## config.mk

```make
export PLATFORM = sky130hd
export DESIGN_NAME = cursor_frame_ctrl
export DESIGN_NICKNAME = d
export VERILOG_FILES = /design/src/rtl/cursor_frame_ctrl.sv
export SDC_FILE = /design/constraint.sdc
export NUM_CORES = 1
export LEC_CHECK = 0
export CAP_MARGIN = 20
export CORE_MARGIN = 2
export CORE_UTILIZATION = 60
export DETAILED_ROUTE_END_ITERATION = 8
export GPL_TIMING_DRIVEN = 0
export PLACE_DENSITY = 0.77
export SYNTH_ARGS = -nofsm -noshare
export SYNTH_HDL_FRONTEND = slang
export SYNTH_SLANG_ARGS = --single-unit
export TNS_END_PERCENT = 1
```

## constraint.sdc

```tcl
create_clock -name clock -period 2.5 [get_ports clock]
set_input_delay 0.25 -clock clock [delete_from_list [all_inputs] [get_ports clock]]
set_output_delay 0.25 -clock clock [all_outputs]
set_load 0.02 [all_outputs]
```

· · ·

**Problem**: When you answer, output all of the material exactly as it appears above.

**Answer to this task**:
## config.mk

```make
export PLATFORM = sky130hd
export DESIGN_NAME = cursor_frame_ctrl
export DESIGN_NICKNAME = d
export VERILOG_FILES = /design/src/rtl/cursor_frame_ctrl.sv
export SDC_FILE = /design/constraint.sdc
export NUM_CORES = 1
export LEC_CHECK = 0
export CAP_MARGIN = 20
export CORE_MARGIN = 2
export CORE_UTILIZATION = 60
export DETAILED_ROUTE_END_ITERATION = 8
export GPL_TIMING_DRIVEN = 0
export PLACE_DENSITY = 0.77
export SYNTH_ARGS = -nofsm -noshare
export SYNTH_HDL_FRONTEND = slang
export SYNTH_SLANG_ARGS = --single-unit
export TNS_END_PERCENT = 1
```

## constraint.sdc

```tcl
create_clock -name clock -period 2.5 [get_ports clock]
set_input_delay 0.25 -clock clock [delete_from_list [all_inputs] [get_ports clock]]
set_output_delay 0.25 -clock clock [all_outputs]
set_load 0.02 [all_outputs]
```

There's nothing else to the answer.